Across the entries, count the lines that include "layer" and report only that number.
++++ Data to process ++++
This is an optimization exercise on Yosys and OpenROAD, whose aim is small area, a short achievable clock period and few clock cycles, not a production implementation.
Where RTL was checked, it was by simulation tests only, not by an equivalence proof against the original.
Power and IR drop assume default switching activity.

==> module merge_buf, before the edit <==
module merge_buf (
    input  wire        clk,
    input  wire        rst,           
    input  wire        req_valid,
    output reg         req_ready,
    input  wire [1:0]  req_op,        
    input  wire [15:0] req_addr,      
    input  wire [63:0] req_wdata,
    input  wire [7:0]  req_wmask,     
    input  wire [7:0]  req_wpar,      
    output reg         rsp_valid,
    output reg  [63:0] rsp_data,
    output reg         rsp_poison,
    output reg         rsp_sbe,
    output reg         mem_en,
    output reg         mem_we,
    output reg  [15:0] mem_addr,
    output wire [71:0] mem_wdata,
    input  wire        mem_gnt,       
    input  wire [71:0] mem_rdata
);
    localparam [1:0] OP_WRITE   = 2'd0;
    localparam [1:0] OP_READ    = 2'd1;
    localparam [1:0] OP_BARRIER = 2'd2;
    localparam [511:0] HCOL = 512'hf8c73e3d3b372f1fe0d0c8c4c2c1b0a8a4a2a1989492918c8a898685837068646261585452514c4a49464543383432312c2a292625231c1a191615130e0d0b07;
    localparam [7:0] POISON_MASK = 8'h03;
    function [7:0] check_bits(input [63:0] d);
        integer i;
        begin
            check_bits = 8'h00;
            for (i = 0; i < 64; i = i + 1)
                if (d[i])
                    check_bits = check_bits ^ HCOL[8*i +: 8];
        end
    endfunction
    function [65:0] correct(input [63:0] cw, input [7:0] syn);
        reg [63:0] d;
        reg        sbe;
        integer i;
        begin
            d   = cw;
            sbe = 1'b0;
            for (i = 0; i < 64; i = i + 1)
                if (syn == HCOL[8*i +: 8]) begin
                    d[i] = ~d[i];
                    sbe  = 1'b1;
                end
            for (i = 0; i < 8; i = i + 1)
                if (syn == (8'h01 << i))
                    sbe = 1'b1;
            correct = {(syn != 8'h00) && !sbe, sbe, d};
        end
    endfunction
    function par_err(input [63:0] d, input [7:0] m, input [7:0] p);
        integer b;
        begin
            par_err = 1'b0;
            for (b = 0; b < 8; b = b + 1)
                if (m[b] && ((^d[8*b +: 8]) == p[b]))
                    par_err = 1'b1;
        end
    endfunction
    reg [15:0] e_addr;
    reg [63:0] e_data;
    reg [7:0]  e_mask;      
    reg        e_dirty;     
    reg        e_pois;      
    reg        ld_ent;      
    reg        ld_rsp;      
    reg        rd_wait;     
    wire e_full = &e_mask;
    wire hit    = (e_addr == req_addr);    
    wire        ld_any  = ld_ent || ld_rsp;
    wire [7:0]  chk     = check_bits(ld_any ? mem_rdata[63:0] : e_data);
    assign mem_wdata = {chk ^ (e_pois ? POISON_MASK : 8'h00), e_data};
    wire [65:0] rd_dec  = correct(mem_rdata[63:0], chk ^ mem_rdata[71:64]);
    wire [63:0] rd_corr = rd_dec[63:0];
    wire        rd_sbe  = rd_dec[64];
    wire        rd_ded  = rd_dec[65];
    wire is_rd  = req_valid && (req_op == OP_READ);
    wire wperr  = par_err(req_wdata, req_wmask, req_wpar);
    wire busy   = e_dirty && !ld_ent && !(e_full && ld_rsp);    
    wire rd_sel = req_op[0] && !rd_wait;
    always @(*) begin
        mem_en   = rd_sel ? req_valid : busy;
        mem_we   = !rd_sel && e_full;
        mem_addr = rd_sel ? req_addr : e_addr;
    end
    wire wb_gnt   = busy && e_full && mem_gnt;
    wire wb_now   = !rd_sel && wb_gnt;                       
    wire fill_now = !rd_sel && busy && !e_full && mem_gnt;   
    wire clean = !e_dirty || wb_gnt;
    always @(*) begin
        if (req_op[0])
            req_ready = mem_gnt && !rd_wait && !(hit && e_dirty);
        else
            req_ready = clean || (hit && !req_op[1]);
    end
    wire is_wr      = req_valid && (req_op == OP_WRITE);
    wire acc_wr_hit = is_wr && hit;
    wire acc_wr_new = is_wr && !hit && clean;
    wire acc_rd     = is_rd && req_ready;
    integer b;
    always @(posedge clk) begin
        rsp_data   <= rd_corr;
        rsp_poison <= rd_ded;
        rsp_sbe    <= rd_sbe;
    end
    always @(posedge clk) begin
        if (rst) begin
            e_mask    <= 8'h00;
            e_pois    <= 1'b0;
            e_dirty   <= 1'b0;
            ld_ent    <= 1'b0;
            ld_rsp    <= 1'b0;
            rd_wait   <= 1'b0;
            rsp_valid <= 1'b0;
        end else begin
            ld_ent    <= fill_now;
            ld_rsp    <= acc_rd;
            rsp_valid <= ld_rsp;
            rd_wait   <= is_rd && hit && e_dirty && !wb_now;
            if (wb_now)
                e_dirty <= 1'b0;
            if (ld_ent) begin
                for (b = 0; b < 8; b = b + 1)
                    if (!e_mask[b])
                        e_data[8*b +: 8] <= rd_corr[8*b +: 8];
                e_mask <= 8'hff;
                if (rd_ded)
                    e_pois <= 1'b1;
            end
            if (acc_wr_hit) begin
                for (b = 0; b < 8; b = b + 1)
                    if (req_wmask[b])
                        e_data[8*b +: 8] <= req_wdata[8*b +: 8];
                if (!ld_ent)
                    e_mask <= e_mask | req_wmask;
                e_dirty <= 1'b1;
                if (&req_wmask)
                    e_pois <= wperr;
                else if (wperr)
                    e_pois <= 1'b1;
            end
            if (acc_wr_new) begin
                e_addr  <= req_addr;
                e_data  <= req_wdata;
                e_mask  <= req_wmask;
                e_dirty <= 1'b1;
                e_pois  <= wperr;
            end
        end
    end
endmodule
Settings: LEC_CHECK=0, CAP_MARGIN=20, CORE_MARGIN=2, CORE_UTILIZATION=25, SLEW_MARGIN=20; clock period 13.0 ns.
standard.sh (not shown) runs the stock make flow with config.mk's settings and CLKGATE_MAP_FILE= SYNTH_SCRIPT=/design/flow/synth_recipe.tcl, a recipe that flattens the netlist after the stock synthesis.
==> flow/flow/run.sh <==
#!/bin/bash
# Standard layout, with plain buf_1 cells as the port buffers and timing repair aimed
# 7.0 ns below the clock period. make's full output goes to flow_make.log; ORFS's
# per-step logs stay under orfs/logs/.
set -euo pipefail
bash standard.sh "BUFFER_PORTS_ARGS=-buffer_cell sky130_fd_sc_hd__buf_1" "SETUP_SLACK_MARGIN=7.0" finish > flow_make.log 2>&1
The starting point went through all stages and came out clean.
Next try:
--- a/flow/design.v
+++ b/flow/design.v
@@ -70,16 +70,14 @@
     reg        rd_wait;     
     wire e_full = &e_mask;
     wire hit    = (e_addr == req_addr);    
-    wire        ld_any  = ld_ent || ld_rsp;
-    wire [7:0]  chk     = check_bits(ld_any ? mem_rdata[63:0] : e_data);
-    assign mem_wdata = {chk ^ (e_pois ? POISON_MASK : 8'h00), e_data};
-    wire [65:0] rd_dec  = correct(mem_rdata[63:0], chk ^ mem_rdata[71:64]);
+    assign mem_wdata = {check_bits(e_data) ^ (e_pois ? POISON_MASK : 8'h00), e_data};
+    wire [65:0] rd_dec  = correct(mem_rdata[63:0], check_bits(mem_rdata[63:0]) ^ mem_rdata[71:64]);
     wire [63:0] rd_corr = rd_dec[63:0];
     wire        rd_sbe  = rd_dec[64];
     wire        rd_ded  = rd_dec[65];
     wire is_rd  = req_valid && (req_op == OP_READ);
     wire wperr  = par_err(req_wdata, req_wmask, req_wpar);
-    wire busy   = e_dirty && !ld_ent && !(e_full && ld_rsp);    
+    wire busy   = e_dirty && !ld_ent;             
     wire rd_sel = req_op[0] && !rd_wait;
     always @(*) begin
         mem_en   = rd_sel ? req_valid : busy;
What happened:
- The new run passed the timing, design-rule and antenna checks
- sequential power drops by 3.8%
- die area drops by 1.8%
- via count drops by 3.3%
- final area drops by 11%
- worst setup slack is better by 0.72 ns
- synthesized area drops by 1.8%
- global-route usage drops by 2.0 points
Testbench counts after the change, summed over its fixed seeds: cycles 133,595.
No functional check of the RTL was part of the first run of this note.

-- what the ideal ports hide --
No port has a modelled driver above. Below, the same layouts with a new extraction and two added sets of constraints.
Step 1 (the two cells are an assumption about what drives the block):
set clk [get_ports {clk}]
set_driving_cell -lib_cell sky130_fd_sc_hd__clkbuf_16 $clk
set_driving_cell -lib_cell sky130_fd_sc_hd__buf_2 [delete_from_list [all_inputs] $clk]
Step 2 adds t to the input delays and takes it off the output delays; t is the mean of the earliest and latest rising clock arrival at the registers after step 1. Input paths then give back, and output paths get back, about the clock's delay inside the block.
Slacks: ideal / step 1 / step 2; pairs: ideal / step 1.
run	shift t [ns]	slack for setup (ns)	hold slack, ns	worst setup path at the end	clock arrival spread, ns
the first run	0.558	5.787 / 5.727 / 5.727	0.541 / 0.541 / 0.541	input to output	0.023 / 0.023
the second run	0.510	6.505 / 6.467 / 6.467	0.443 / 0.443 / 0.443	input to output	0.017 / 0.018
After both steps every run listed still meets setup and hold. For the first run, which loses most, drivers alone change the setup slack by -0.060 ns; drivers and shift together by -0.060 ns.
++++
++++ Data to process ++++
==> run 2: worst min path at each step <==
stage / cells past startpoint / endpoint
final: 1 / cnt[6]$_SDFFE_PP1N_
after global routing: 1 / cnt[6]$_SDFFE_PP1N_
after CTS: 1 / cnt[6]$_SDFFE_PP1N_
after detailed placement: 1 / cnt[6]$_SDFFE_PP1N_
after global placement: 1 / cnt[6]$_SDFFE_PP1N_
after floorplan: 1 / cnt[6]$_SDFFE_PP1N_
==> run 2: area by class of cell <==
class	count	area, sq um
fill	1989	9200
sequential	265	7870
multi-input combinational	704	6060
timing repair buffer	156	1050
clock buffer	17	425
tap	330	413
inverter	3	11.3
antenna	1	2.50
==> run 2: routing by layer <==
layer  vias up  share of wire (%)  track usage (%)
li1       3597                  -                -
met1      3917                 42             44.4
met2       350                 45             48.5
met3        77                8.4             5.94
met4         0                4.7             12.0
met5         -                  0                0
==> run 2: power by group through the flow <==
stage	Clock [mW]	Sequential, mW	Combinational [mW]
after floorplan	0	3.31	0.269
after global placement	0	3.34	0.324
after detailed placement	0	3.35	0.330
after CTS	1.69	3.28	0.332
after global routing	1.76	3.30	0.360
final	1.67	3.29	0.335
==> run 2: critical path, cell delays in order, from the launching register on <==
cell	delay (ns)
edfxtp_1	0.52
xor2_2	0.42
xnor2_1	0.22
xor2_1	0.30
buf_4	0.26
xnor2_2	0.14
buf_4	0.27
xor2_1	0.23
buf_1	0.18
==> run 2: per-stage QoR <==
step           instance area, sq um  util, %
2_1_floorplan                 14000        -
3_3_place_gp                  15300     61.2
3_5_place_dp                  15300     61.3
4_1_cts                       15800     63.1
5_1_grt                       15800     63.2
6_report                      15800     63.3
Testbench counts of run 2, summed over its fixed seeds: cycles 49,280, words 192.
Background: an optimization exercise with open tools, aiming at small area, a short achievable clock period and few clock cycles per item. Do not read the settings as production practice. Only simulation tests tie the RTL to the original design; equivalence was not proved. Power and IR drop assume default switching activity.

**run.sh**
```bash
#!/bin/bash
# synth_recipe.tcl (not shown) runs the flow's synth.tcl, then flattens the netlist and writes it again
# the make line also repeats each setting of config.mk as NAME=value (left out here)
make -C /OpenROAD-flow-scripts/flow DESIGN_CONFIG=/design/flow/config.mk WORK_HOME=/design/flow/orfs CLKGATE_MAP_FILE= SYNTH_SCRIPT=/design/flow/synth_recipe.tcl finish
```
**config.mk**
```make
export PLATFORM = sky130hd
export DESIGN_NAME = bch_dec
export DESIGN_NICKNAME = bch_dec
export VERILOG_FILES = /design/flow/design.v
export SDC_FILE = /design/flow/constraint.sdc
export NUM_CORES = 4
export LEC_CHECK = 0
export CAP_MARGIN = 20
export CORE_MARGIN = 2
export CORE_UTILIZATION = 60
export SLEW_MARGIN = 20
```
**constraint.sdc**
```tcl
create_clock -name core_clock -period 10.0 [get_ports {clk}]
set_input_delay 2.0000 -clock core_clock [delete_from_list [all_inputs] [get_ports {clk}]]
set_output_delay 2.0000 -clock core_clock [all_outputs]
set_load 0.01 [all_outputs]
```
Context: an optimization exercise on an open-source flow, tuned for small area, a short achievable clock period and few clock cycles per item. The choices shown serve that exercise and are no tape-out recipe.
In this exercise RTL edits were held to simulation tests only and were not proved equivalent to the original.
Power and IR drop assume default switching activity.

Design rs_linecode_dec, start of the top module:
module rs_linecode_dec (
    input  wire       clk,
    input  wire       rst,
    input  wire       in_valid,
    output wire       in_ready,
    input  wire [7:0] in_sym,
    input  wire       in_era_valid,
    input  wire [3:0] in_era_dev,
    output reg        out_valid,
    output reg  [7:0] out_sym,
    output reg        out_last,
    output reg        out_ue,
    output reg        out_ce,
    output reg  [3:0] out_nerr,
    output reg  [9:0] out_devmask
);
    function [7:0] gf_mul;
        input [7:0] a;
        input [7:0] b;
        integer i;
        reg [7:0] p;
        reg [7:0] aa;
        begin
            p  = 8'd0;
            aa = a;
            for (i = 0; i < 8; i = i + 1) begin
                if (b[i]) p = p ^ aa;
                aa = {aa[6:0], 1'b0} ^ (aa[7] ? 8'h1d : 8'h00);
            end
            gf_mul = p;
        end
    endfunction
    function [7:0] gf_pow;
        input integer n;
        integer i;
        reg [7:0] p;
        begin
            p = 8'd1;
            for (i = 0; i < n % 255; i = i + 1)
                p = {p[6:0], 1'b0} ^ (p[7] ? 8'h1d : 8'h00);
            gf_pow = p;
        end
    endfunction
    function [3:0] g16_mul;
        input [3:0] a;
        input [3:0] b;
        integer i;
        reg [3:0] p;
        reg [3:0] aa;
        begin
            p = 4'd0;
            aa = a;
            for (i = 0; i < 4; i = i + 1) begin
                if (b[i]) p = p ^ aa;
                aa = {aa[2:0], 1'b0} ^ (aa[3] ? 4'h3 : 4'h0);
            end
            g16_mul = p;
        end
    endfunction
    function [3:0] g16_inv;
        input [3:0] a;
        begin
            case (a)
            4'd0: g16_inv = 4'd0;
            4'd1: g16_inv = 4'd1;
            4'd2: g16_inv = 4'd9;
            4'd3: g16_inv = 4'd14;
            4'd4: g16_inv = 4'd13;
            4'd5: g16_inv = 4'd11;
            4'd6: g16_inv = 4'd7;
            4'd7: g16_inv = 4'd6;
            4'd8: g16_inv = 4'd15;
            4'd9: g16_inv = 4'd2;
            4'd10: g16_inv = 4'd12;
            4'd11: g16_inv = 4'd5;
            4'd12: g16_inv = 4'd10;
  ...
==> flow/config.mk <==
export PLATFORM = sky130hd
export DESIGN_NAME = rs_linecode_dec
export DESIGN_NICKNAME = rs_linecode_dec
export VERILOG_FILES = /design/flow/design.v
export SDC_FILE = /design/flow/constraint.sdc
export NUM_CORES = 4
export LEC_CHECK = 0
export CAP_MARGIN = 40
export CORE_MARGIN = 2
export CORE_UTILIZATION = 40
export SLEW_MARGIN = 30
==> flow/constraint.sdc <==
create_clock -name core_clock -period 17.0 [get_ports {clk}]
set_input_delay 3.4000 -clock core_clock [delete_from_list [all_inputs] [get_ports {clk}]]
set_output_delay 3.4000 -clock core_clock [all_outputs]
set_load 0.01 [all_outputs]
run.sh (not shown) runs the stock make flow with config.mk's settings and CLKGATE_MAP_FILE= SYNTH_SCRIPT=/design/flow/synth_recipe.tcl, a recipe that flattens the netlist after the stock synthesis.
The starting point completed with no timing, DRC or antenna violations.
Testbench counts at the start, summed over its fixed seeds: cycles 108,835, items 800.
++++
- _Response to this task_:
2